<<<<
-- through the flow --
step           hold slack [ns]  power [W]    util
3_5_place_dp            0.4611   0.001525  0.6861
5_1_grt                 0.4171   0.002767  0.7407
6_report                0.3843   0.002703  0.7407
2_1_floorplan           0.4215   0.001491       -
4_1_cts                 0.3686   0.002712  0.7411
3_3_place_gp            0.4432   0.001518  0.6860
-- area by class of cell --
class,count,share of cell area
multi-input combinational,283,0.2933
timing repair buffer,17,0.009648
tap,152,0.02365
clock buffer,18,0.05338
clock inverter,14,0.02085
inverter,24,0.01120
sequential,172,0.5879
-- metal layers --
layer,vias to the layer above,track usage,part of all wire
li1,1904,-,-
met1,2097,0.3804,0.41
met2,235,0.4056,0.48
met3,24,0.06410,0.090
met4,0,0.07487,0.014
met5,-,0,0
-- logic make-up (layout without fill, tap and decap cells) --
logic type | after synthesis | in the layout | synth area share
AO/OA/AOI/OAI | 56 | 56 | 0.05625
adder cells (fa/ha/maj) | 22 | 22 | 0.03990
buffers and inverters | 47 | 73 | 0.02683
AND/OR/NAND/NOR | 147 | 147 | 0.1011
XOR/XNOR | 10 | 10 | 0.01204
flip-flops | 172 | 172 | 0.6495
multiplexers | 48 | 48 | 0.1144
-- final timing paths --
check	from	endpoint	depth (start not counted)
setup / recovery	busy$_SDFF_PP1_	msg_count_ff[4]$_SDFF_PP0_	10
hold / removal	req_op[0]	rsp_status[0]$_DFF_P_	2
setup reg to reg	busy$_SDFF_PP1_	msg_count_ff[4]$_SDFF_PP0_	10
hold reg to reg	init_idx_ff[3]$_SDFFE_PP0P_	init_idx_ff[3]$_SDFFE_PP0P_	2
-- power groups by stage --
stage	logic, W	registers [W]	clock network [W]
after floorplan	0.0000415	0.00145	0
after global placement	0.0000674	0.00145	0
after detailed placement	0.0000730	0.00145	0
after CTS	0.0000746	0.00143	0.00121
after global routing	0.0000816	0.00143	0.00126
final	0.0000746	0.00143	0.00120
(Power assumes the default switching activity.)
>>>>
* **Problem details**
Working from the data above, extract solely the lines from the one containing "tap,152,0.02365" through the one containing "AND/OR/NAND/NOR | 147 | 147 | 0.1011", exactly as they appear, both included.

* **Answer to this problem**
tap,152,0.02365
clock buffer,18,0.05338
clock inverter,14,0.02085
inverter,24,0.01120
sequential,172,0.5879
-- metal layers --
layer,vias to the layer above,track usage,part of all wire
li1,1904,-,-
met1,2097,0.3804,0.41
met2,235,0.4056,0.48
met3,24,0.06410,0.090
met4,0,0.07487,0.014
met5,-,0,0
-- logic make-up (layout without fill, tap and decap cells) --
logic type | after synthesis | in the layout | synth area share
AO/OA/AOI/OAI | 56 | 56 | 0.05625
adder cells (fa/ha/maj) | 22 | 22 | 0.03990
buffers and inverters | 47 | 73 | 0.02683
AND/OR/NAND/NOR | 147 | 147 | 0.1011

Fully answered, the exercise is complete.